I ask again, what advantages does Mars have for extraterrestrial colonization? Specifically.
Trip: the ISS can endure for 6 months without resupply currently, and it hasn't even been specifically built for that. Long trips are no problem.
Radiation Shielding: Are your orbiting colonies perpetually in LEO? If so, they need constant fuel burn for station-keeping, and you can't move close to resources or interesting science objectives, if not, you are in much worse shape for radiation than you would be on Mars.
The big advantages of Mars - resources aplenty. There's an unlimited supply of CO2 that can be accessed easily using today's technology to produce oxygen, and if you bring a bit of hydrogen you can get 10x as much methane and/or water. No automated mining equipment needed, or rendezvous and recovery of asteroids - we're talking something that just needs to suck in air and push it through some chemical reactions, no more complex than a cheap Honda generator.
The technology you need for radiation shielding? A shovel. Bury your hab in dirt and you've got plenty of protection, and for that matter you begin at less than 50% of the dose you'd expect in an interplanetary environment, just thanks to sitting on a planet to shield half of the universe and having a bit of help from the atmosphere besides.

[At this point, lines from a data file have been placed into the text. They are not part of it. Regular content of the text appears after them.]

This design comes from an exercise in tuning for small area, a short achievable clock period and few clock cycles per item on the open sky130 flow, not from production work. Function was checked by simulation only, so behaviour that the tests miss may differ from the original. No activity file was given, so power comes from the tool's default toggle rates.

<file path="design/flow/flow/run.sh">
#!/bin/bash
# The standard layout, with the port buffers made from the smallest plain
# buffer instead of the delay buffer buffer_ports picks by default; the
# resizer upsizes them where timing or slew needs it.
set -euo pipefail
export BUFFER_PORTS_ARGS="-buffer_cell sky130_fd_sc_hd__buf_1"
bash standard.sh finish > standard.log 2>&1
</file>
<file path="design/flow/standard.sh">
#!/bin/bash
# synth_recipe.tcl (not shown) runs the flow's synth.tcl, then flattens the netlist and writes it again
# the make line also repeats each setting of config.mk as NAME=value (left out here)
make -C /OpenROAD-flow-scripts/flow DESIGN_CONFIG=/design/flow/config.mk WORK_HOME=/design/flow/orfs CLKGATE_MAP_FILE= SYNTH_SCRIPT=/design/flow/synth_recipe.tcl "${@:-finish}"
</file>
<file path="design/flow/config.mk">
export PLATFORM = sky130hd
export DESIGN_NAME = codec2_frame_encoder
export DESIGN_NICKNAME = codec2_frame_encoder
export VERILOG_FILES = /design/flow/design.v
export SDC_FILE = /design/flow/constraint.sdc
export NUM_CORES = 4
export LEC_CHECK = 0
export ABC_AREA = 1
export CAP_MARGIN = 20
export CORE_MARGIN = 2
export CORE_UTILIZATION = 40
export SETUP_SLACK_MARGIN = 5
export SLEW_MARGIN = 20
</file>
<file path="design/flow/constraint.sdc">
create_clock -name core_clock -period 8.0 [get_ports {clk}]
set_input_delay 1.6000 -clock core_clock [delete_from_list [all_inputs] [get_ports {clk}]]
set_output_delay 1.6000 -clock core_clock [all_outputs]
set_load 0.01 [all_outputs]
</file>
This design comes from an exercise in tuning for small area on the open sky130 flow, not from production work. Function was checked by simulation only, so behaviour that the tests miss may differ from the original. Power figures rest on the tool's default switching activity, not on a simulated workload.

## design/flow/design.v

```verilog
`timescale 1ns/1ps
`default_nettype none
module invaders_top #(
    parameter int ALIEN_COLS = 6,
    parameter int ALIEN_ROWS = 3
) (
    input  wire logic        clk,
    input  wire logic        reset,
    input  wire logic        frame_tick,
    input  wire logic        fire,
    input  wire logic        left,
    input  wire logic        right,
    input  wire logic        wb_cyc,
    input  wire logic        wb_stb,
    input  wire logic        wb_we,
    input  wire logic [2:0]  wb_adr,
    input  wire logic [31:0] wb_dat_w,
    output logic [31:0]      wb_dat_r,
    output logic             wb_ack
);
    function automatic logic [9:0] add10(input logic [9:0] a, input logic [9:0] b);
        logic c;
        c = 1'b0;
        for (int i = 0; i < 10; i++) begin
            add10[i] = a[i] ^ b[i] ^ c;
            c = (a[i] & b[i]) | (a[i] & c) | (b[i] & c);
        end
    endfunction
    logic        run;
    logic        restart;
    logic [17:0] dat_r;
    logic [8:0]  nfx;           
    logic [6:0]  nfy;           
    logic        dir_right;
    logic [2:0]  count;
    logic [17:0] dead;
    logic [17:0] alive;
    assign alive = ~dead;
    logic [2:0]  kq;            
    logic [1:0]  km;            
    logic [2:0]  hq;            
    logic [1:0]  hm;            
    logic [9:0]  ship_x;
    logic [5:0]  explode_timer;
    logic        rocket_active;
    logic [9:0]  rx6;           
    logic [7:0]  ryh;           
    logic [15:0] lfsr;
    logic        laser_active;
    logic [8:0]  nlx;           
    logic [8:0]  nly;           
    logic [2:0]  scan_col;
    logic [1:0]  scan_row;
    logic        game_over;
    logic        game_win;
    logic [1:0]  lives;
    logic req;
    logic step;
    assign req  = wb_cyc && wb_stb && !wb_ack;
    assign step = frame_tick && run && !game_over && !game_win;
    logic [2:0] sel_q;
    logic [1:0] sel_m;
    logic [7:0] sel_score;
    assign sel_q = wb_adr[0] ? hq : kq;
    assign sel_m = wb_adr[0] ? hm : km;
    always_comb begin
        case ({sel_q, sel_m})
            5'd0:    sel_score = 8'd0;
            5'd1:    sel_score = 8'd10;
            5'd2:    sel_score = 8'd20;
            5'd4:    sel_score = 8'd30;
            5'd5:    sel_score = 8'd40;
            5'd6:    sel_score = 8'd50;
            5'd8:    sel_score = 8'd60;
            5'd9:    sel_score = 8'd70;
            5'd10:   sel_score = 8'd80;
            5'd12:   sel_score = 8'd90;
            5'd13:   sel_score = 8'd100;
            5'd14:   sel_score = 8'd110;
            5'd16:   sel_score = 8'd120;
            5'd17:   sel_score = 8'd130;
            5'd18:   sel_score = 8'd140;
            5'd20:   sel_score = 8'd150;
            5'd21:   sel_score = 8'd160;
            5'd22:   sel_score = 8'd170;
            5'd24:   sel_score = 8'd180;
            default: sel_score = 8'd0;
        endcase
    end
    logic [17:0] read_data;
    always_comb begin
        case (wb_adr)
            3'd0:    read_data = {17'b0, run};
            3'd1:    read_data = {14'b0, game_over, game_win, lives};
            3'd2,
            3'd3:    read_data = {10'b0, sel_score};
            3'd4:    read_data = {8'b0, ship_x};
            3'd5:    read_data = alive;
            default: read_data = '0;
        endcase
    end
    always_ff @(posedge clk or posedge reset) begin
        if (reset) begin
            run     <= 1'b0;
            wb_ack  <= 1'b0;
            restart <= 1'b0;
        end else begin
            wb_ack  <= req;
            restart <= 1'b0;
            if (req && wb_we && wb_adr == 3'd0) begin
                run     <= wb_dat_w[0];
                restart <= wb_dat_w[1];
            end
        end
    end
    always_ff @(posedge clk) begin
        dat_r <= read_data;
    end
    assign wb_dat_r = {14'b0, dat_r};
    logic [5:0] col_live;
    logic [2:0] row_live;
    always_comb begin
        for (int c = 0; c < 6; c++)
            col_live[c] = alive[c] | alive[6 + c] | alive[12 + c];
        for (int r = 0; r < 3; r++)
            row_live[r] = |alive[r*6 +: 6];
    end
    logic fleet_gone;
    assign fleet_gone = kq[2] & kq[1];    
    logic hit_right;
    logic hit_left;
    always_comb begin
        if (col_live[5])      hit_right = (nfx == 9'd350);
        else if (col_live[4]) hit_right = (nfx == 9'd320);
        else if (col_live[3]) hit_right = (nfx == 9'd290);
        else if (col_live[2]) hit_right = (nfx == 9'd260);
        else if (col_live[1]) hit_right = (nfx == 9'd230);
        else                  hit_right = (nfx == 9'd200);
        if (col_live[0])      hit_left = (nfx == 9'd0);
        else if (col_live[1]) hit_left = (nfx == 9'd30);
        else if (col_live[2]) hit_left = (nfx == 9'd60);
        else if (col_live[3]) hit_left = (nfx == 9'd90);
        else if (col_live[4]) hit_left = (nfx == 9'd120);
        else                  hit_left = (nfx == 9'd150);
    end
    logic hit_edge;
    assign hit_edge = dir_right ? hit_right : hit_left;
    logic bottom_reached;
    assign bottom_reached = !fleet_gone &&
        (row_live[2] ? (nfy <= 7'd57) :
         row_live[1] ? (nfy <= 7'd46) : (nfy <= 7'd35));
    logic [9:0] nfy_drop;
    logic [9:0] nfx_move;
    assign nfy_drop = add10({3'b0, nfy}, 10'd123);
    assign nfx_move = add10({1'b0, nfx}, {1'b0, {8{dir_right}}, 1'b1});
    logic [9:0] kq_inc;
    logic [9:0] count_inc;
    assign kq_inc    = add10({7'b0, kq}, 10'd1);
    assign count_inc = add10({7'b0, count}, 10'd1);
    logic score_gt;
    logic [4:0] cur_k;
    logic [4:0] high_k;
    assign cur_k  = {kq, km};
    assign high_k = {hq, hm};
    always_comb begin
        logic eq;
        score_gt = 1'b0;
        eq       = 1'b1;
        for (int i = 4; i >= 0; i--) begin
            score_gt = score_gt | (eq & cur_k[i] & ~high_k[i]);
            eq       = eq & (cur_k[i] == high_k[i]);
        end
    end
    logic [9:0] ship_move;
    logic [9:0] ship_x_p10;
    logic [9:0] explode_dec;
    logic [9:0] ryh_dec;
    logic [9:0] nly_dec;
    assign ship_move   = add10(ship_x, {{9{!right}}, 1'b1});
    assign ship_x_p10  = add10(ship_x, 10'd10);
    assign explode_dec = add10({4'b0, explode_timer}, 10'd63);
    assign ryh_dec     = add10({2'b0, ryh}, 10'd255);
    assign nly_dec     = add10({1'b0, nly}, 10'd511);
    logic move;
    always_comb begin
        move = 1'b0;
        for (int i = 0; i < 8; i++)
            if (count == 3'(i)) move = ({1'b0, kq} >= 4'(7 - i));
    end
    logic [9:0] hdx;    
    logic [7:0] hdy;    
    logic [9:0] hdx_s;
    logic [9:0] hdy_s;
    assign hdx_s = add10({1'b0, rx6[9:1]}, {1'b0, nfx});
    assign hdy_s = add10({3'b0, ryh[7:1]}, {3'b0, nfy});
    assign hdx = {hdx_s[8:0], rx6[0]};
    assign hdy = {hdy_s[6:0], ryh[0]};
    logic [5:0] col_hit;
    logic [2:0] row_hit;
    always_comb begin
        for (int c = 0; c < 6; c++)
            col_hit[c] = (hdx >= 10'(60 * c)) && (hdx <= 10'(60 * c + 21));
    end
    assign row_hit[0] = (hdy <= 8'd8);
    assign row_hit[1] = (hdy >= 8'd22) && (hdy <= 8'd30);
    assign row_hit[2] = (hdy >= 8'd45) && (hdy <= 8'd53);
    logic [17:0] hit_vec;
    always_comb begin
        for (int r = 0; r < 3; r++)
            for (int c = 0; c < 6; c++)
                hit_vec[r*6 + c] = alive[r*6 + c] & col_hit[c] & row_hit[r];
    end
    logic kill;
    assign kill = step && rocket_active && (|hit_vec);
    logic can_shoot;
    always_comb begin
        case (scan_row)
            2'd0: can_shoot = alive[scan_col] & ~alive[6 + scan_col] & ~alive[12 + scan_col];
            2'd1: can_shoot = alive[6 + scan_col] & ~alive[12 + scan_col];
            2'd2: can_shoot = alive[12 + scan_col];
            default: can_shoot = 1'b0;
        endcase
    end
    logic [8:0] col_off;
    logic [6:0] row_off;
    always_comb begin
        case (scan_col)
            3'd0:    col_off = 9'd507;
            3'd1:    col_off = 9'd477;
            3'd2:    col_off = 9'd447;
            3'd3:    col_off = 9'd417;
            3'd4:    col_off = 9'd387;
            default: col_off = 9'd357;
        endcase
        case (scan_row)
            2'd0:    row_off = 7'd123;    
            2'd1:    row_off = 7'd112;    
            default: row_off = 7'd101;    
        endcase
    end
    logic [8:0] shoot_nlx;
    logic [8:0] shoot_nly;
    logic [9:0] shoot_nlx_s;
    logic [9:0] shoot_nly_s;
    assign shoot_nlx_s = add10({1'b0, nfx}, {1'b0, col_off});
    assign shoot_nly_s = add10({3'b0, nfy}, {3'b0, row_off});
    assign shoot_nlx = shoot_nlx_s[8:0];
    assign shoot_nly = {shoot_nly_s[6:0],
                        (scan_row == 2'd0) ? 2'b10 : (scan_row == 2'd1) ? 2'b01 : 2'b00};
    logic [9:0] ldx;    
    logic [9:0] ldx_s;
    assign ldx_s = add10({1'b0, ship_x[9:1]}, {1'b0, nlx});
    assign ldx = {ldx_s[8:0], ship_x[0]};
    logic overlap;
    assign overlap = (ldx == 10'd0 || ldx >= 10'd1003) && (nly >= 9'd43) && (nly <= 9'd74);
    logic ship_hit;
    assign ship_hit = step && laser_active && overlap;
    always_ff @(posedge clk or posedge reset) begin
        if (reset) begin
            nfx       <= 9'd487;
            nfy       <= 7'd116;
            dir_right <= 1'b1;
            count     <= '0;
            dead      <= '0;
            kq        <= '0;
            km        <= '0;
        end else if (restart) begin
            nfx       <= 9'd487;
            nfy       <= 7'd116;
            dir_right <= 1'b1;
            count     <= '0;
            dead      <= '0;
            kq        <= '0;
            km        <= '0;
        end else if (step) begin
            if (rocket_active) dead <= dead | hit_vec;
            if (kill) begin
                if (km == 2'd2) begin
                    km <= 2'd0;
                    kq <= kq_inc[2:0];
                end else begin
                    km <= {km[0], ~km[0]};
                end
            end
            if (move) begin
                count <= '0;
                if (hit_edge) begin
                    dir_right <= !dir_right;
                    nfy       <= nfy_drop[6:0];
                end else begin
                    nfx <= nfx_move[8:0];
                end
            end else begin
                count <= count_inc[2:0];
            end
        end
    end
    always_ff @(posedge clk or posedge reset) begin
        if (reset) begin
            hq <= '0;
            hm <= '0;
        end else if (score_gt) begin
            hq <= kq;
            hm <= km;
        end
    end
    always_ff @(posedge clk or posedge reset) begin
        if (reset) begin
            game_over <= 1'b0;
            game_win  <= 1'b0;
            lives     <= 2'd3;
        end else if (restart) begin
            game_over <= 1'b0;
            game_win  <= 1'b0;
            lives     <= 2'd3;
        end else begin
            if (ship_hit && lives != 2'd0) lives <= lives - 2'd1;
            if (lives == 2'd0 || bottom_reached) game_over <= 1'b1;
            if (fleet_gone) game_win <= 1'b1;
        end
    end
    always_ff @(posedge clk or posedge reset) begin
        if (reset) begin
            ship_x        <= 10'd320;
            explode_timer <= '0;
            rocket_active <= 1'b0;
        end else if (restart) begin
            ship_x        <= 10'd320;
            explode_timer <= '0;
            rocket_active <= 1'b0;
        end else if (step) begin
            if (right) begin
                if (ship_x < 10'd623) ship_x <= ship_move;
            end else if (left && ship_x > 10'd1) begin
                ship_x <= ship_move;
            end
            if (ship_hit) begin
                explode_timer <= 6'd35;
            end else if (explode_timer != '0) begin
                explode_timer <= explode_dec[5:0];
            end
            if (kill) begin
                rocket_active <= 1'b0;
            end else if (rocket_active) begin
                if (ryh == 8'd0) rocket_active <= 1'b0;
            end else if (fire && explode_timer == '0) begin
                rocket_active <= 1'b1;
            end
        end
    end
    always_ff @(posedge clk) begin
        if (step) begin
            if (rocket_active) begin
                ryh <= ryh_dec[7:0];
            end else begin
                rx6 <= ship_x_p10;
                ryh <= 8'd218;
            end
        end
    end
    always_ff @(posedge clk or posedge reset) begin
        if (reset) begin
            lfsr <= 16'hACE1;
        end else if (restart) begin
            lfsr <= 16'hACE1;
        end else begin
            lfsr <= {lfsr[14:0], lfsr[15] ^ lfsr[13] ^ lfsr[12] ^ lfsr[10]};
        end
    end
    always_ff @(posedge clk or posedge reset) begin
        if (reset) begin
            laser_active <= 1'b0;
            scan_col     <= '0;
            scan_row     <= '0;
        end else if (restart) begin
            laser_active <= 1'b0;
            scan_col     <= '0;
            scan_row     <= '0;
        end else if (step) begin
            if (ship_hit) begin
                laser_active <= 1'b0;
            end else if (laser_active) begin
                if (nly <= 9'd35) laser_active <= 1'b0;
            end else begin
                if (can_shoot && lfsr[0]) laser_active <= 1'b1;
                if (scan_col == 3'd5) begin
                    scan_col <= '0;
                    scan_row <= (scan_row == 2'd2) ? 2'd0 : scan_row + 2'd1;
                end else begin
                    scan_col <= scan_col + 3'd1;
                end
            end
        end
    end
    always_ff @(posedge clk) begin
        if (step) begin
            if (laser_active) begin
                nly <= nly_dec[8:0];
            end else begin
                nlx <= shoot_nlx;
                nly <= shoot_nly;
            end
        end
    end
endmodule
`default_nettype wire
```

## design/flow/config.mk

```make
export PLATFORM = sky130hd
export DESIGN_NAME = invaders_top
export DESIGN_NICKNAME = invaders_top
export VERILOG_FILES = /design/flow/design.v
export SDC_FILE = /design/flow/constraint.sdc
export NUM_CORES = 4
export LEC_CHECK = 0
export CAP_MARGIN = 20
export CORE_MARGIN = 2
export CORE_UTILIZATION = 60
export CTS_BUF_LIST = sky130_fd_sc_hd__clkbuf_4 sky130_fd_sc_hd__clkbuf_8
export CTS_CLUSTER_SIZE = 40
export SLEW_MARGIN = 20
```

## design/flow/constraint.sdc

```tcl
create_clock -name core_clock -period 8.0 [get_ports {clk}]
set_input_delay 1.6000 -clock core_clock [delete_from_list [all_inputs] [get_ports {clk}]]
set_output_delay 1.6000 -clock core_clock [all_outputs]
set_load 0.01 [all_outputs]
```

## design/flow/flow/abc.script

```
&get -n
&st
&deepsyn -T 60
&dch -f
&nf -p -R 1000 -F 8 -A 8 -C 32
&put
```

## design/flow/flow/run.sh

```bash
#!/bin/bash
# Standard ORFS layout, with two changes:
#  * abc maps the logic for area (flow/abc.script) instead of ORFS's
#    delay-driven script, and adders are left to abc rather than mapped to
#    adder cells first; registers are mapped exactly as in the standard
#    synthesis, since only the combinational mapping changes;
#  * ports are buffered with the smallest buffer.
# Each tool's output goes to the ORFS logs under orfs/logs and to flow_*.log here.
set -euo pipefail
HERE=$PWD
rm -rf "$HERE/scripts_mod"
cp -r "$FLOW_HOME/scripts" "$HERE/scripts_mod"
cp "$HERE/flow/abc.script" "$HERE/scripts_mod/abc_speed.script"
bash standard.sh SCRIPTS_DIR="$HERE/scripts_mod" \
    ADDER_MAP_FILE= \
    BUFFER_PORTS_ARGS="-buffer_cell sky130_fd_sc_hd__buf_1" \
    finish > "$HERE/flow_standard.log" 2>&1
```

## design/flow/standard.sh

```bash
#!/bin/bash
# synth_recipe.tcl (not shown) runs the flow's synth.tcl, then flattens the netlist and writes it again
# the make line also repeats each setting of config.mk as NAME=value (left out here)
make -C /OpenROAD-flow-scripts/flow DESIGN_CONFIG=/design/flow/config.mk WORK_HOME=/design/flow/orfs CLKGATE_MAP_FILE= SYNTH_SCRIPT=/design/flow/synth_recipe.tcl "${@:-finish}"
```

==> key figures, run 1 <==
STA
  – Fin crit share: 65.87%
  – Number of max-slew violations in the final report: 0
  – RSZ-0062 raised after global routing: false
  – Fmax: 189.8 MHz
  – Slew HR: 42.91%
  – Final min period: 5.270 ns
  – TNS Setup: 0 ns
  – Setup Viol. Count Final: 0
  – Worst hold slack: 0.4536 ns
  – Hold Vio Cnt, Final: 0
  – Slew @ Worst Pin: 0.8532 ns
  – Final Skew: 0.01055 ns

CTS
  – Reg clk slew, reported paths: 0.09 ns
  – Total CTS buffers: 17
  – H-tree Lvls: 4
  – Root Driver: clkbuf_8
  – Clock sink count: 147
  – Post-CTS sizing: 0
  – Clock Tree Buf Depth: 2
  – Clk latency of the worst-skew pair: 0.46 ns
  – Number of post-CTS setup repair buffers: 0
  – Hold-fix buffers, CTS: 0
  – CTS tree: built

Cells and area
  – Area Overhead vs Synth: 8.815%
  – Final cell count without fillers: 1140
  – Layout Utilization: 66.71%
  – Layout cells sized above 1: 6.639%
  – Antenna cells: 0
  – Net count reported at finish: 995

Logic synthesis
  – Synth Instances: 895
  – Post-Syn Area: 8119 um^2
  – Flops & latches, synth: 147
  – Area leader, netlist: dfrtp_1
  – Post-synthesis sequential area ratio: 46.73%
  – Most frequent cell after synthesis: nor2_1
  – Main synth FF type: dfrtp_1
  – Netlist cell types: 56
  – Post-synth ARST share: 63.95%
  – EDFF count, synth: 35
  – Share of the synthesized area in the top cell type: 21.57%
  – Top post-synthesis cells by area: dfrtp_1 22%, edfxtp_1 13%, dfstp_2 7.8%, o21ai_0 5.2%, a21oi_1 4.8%
  – Synth cell count leaders: 92 x nor2_1, 85 x nand2_1, 84 x o21ai_0, 78 x a21oi_1, 70 x dfrtp_1
  – Avg Inst Size Synth: 9.072 um^2
  – Yosys warning count: 1

Routing
  – DRC: 0
  – Vias per inst: 6.345
  – Routed WL: 21060 um
  – Via Count: 7233
  – Pre-antenna DRT Iters: 9
  – Number of routed nets with antenna violations: 0
  – 1st-iter DRT viols: 830
  – WL/cell: 18.47 um

Placed design
  – IO Port Bufs: 32
  – Gp weighted congestion: 0.9551
  – DP Cell Count: 1108
  – Detailed placement HPWL: 14890 um

Critical path
  – Worst Setup Start Kind: flip-flop
  – Required time of the critical path: 8.33 ns
  – Crit end category: flip-flop
  – Worst-path fanout max: 13
  – Arr. time, crit path: 5.60 ns
  – Setup CP Type: flip-flop to flip-flop

Global route
  – Largest net degree at the start of global routing: 61
  – GR met1 Demand/Resource: 38.59%
  – Top Usage Layer GRT: met2
  – GRT Residual Overflow: 0
  – GR Util met3: 6.651%
  – Vias in the first global route: 6964
  – First-pass GRT wire length: 34290 um
  – GRT Util Overall: 30.05%
  – Antenna violations before repair: 0
  – Met2 usage: 50.14%

Die
  – Area of the die: 14480 um^2
  – Starting Density: 61.31%
  – Die H: 120.3 um
  – Cell row count: 42
  – Die W: 120.3 um
  – # IOs: 77
  – Core ar.: 13240 um^2

Power and ir drop
  – Maximum vdd drop: 0.2713 mV
  – PwrDens: 312.1 nW/um^2
  – Leakage power: 3.320 nW
  – Post-layout power: 2.757 mW

Status
  – Status: no timing/DRC/antenna violations

Job
  – Max-cap viol count: 0

Min path
  – HP Class: flip-flop to flip-flop
through the flow:
step           cell area (um^2)  setup slack, ns
3_3_place_gp               8451            3.086
4_1_cts                    8830            2.817
6_report                   8835            2.730
2_1_floorplan              8168            3.691
5_1_grt                    8835            2.408
3_5_place_dp               8451            2.897
final timing paths:
path | cells past startpoint | startpoint | end | slack [ns]
setup / recovery | 18 | nfx[1] | kq[2] | 2.73
hold / removal | 1 | wb_ack | wb_ack | 0.45
setup reg to reg | 18 | nfx[1] | kq[2] | 2.73
hold reg to reg | 1 | wb_ack | wb_ack | 0.45
max in group asynchronous | 3 | reset | nfx[4] | 5.72
min in group asynchronous | 2 | reset | lfsr[4] | 1.13
final cells by class:
cell class,instances,area (um^2)
clock buffers,17,234.0
clock inverters,15,145.1
fillers,1115,4408
inverters,25,96.34
multi-input cells,722,4180
flip-flops and latches,147,3794
well taps,176,220.2
repair buffers,38,165.2
placed cells by master (no fill, tap or decap), drive strengths merged, types with 7 or more instances in the layout:
cell type and instances:
nor2 92, nand2 85, o21ai 84, a21oi 78, dfrtp 70, buf 38, xnor2 35, edfxtp 35
clkinv 30, nor2b 27, nor3 26, o22ai 24, dfstp 24, nand2b 22, xor2 22, nand3 21
or3 18, dfxtp 18, clkbuf 17, a31oi 15, or2 14, conb 14, o2bb2ai 11, a22oi 10
o21a 10, and3 10, a21o 9, inv 9, mux2i 8, maj3 7, o211ai 7, and2 7
worst max-delay path, stage by stage, from the launching register on:
cell,delay (ns)
dfstp_2,0.70
xnor2_1,0.14
a21oi_1,0.24
nor2_1,0.12
maj3_1,0.41
maj3_1,0.41
maj3_1,0.40
maj3_1,0.43
mux2i_1,0.26
clkinv_1,0.13
a32oi_1,0.55
o22ai_1,0.15
a31oi_1,0.23
o221ai_1,0.22
nand4_1,0.20
nor2b_1,0.08
and3_1,0.21
o21ai_0,0.18
a21oi_1,0.07
power by group:
part / leakage, nW / switching, mW / internal, mW / total, mW
registers: 1.61 / 0.252 / 0.992 / 1.24
logic: 1.51 / 0.548 / 0.399 / 0.947
clock network: 0.198 / 0.312 / 0.254 / 0.566
sequential cells by signal, indices dropped and copies added (netlist names), 3 cells and up:
signal / count
ryh: 8
nfy: 7
rx6: 9
count: 3
kq: 3
dead: 18
scan_col: 3
hq: 3
ship_x: 10
nly: 9
nfx: 9
lfsr: 16
nlx: 9
dat_r: 18
explode_timer: 6
layer usage:
layer  wire length, um  part of all wire [%]  vias up
met5                 0                     0        -
met4               569                   2.7        0
met3              1327                   6.3       70
met2             10140                    48      303
met1              9026                    43     3490
li1                  -                     -     3370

It's not that an orbiting colony is a bad idea, it's just that Mars is far, far easier than most people realize. It can be done in little more than a decade, with a comparatively frugal budget, if we use something like Mars Direct. Unfortunately, NASA has been basically a jobs program for a long, long time, and if you are running a jobs program, you pick the most expensive and inefficient way to do things because it keeps people employed.
An orbiting colony is far, far more challenging than a Mars colony would be. You've got your cart and horse switched.
Fair enough. I actually like that idea pretty well. Although I still think that corporations will be able to cheat if they really want to, so part of the answer is that we should expect companies to behave ethically and punish them if they don't (exactly as is happening in this case).
However we do know that the long term effects of low gravity on humans are catastrophic, a problem for which there is no solution on Mars, theoretical or otherwise. I'll take my chances on a space station with the science if it's all the same.
No we don't. We know about the long-term deleterious effects of microgravity, and know of lots of ways to mitigate those effects to varying degrees through exercise, etc. How applicable those results are to either Mars or an orbiting station with artificial gravity is anybody's guess.
What's to prove, we know the materials needed are there, we know we have all the energy we need to extract them for free, the rest is simply a question of engineering.
"Simply a question of engineering" you say. Well, the engineering to do atmospheric ISRU is done, practically speaking. The engineering to mine asteroids has barely even started. Which one would you stake your life on?
You're dreaming. The long tail of new technology and long term support needed to set up a self sufficient colony on Mars would likely dwarf that needed to set up a space station, I mean we already have one of those.
Why are you comparing a very Earth-dependent space station to a self-sufficient Mars colony? Let's compare apples to apples here: self sufficiency on Mars is far more feasible, sooner, than self sufficiency on an orbiting station.
... if refined ore can be moved back to a space station from elsewhere in the system, it's much easier to simply move mass for shielding. Again, this isn't difficult.
Says the guy who calls asteroid mining "engineering details". We have NEVER landed anything on an asteroid. Scientists aren't even sure if they are solid like boulders or loose collections of gravel.
Here's the thing: your orbiting colony requires far more new engineering and has far more unsolved problems than a comparable Mars colony. By any reasonable standard of comparison (risk, cost, timeline) Mars comes out equal or ahead based on all the factors cited.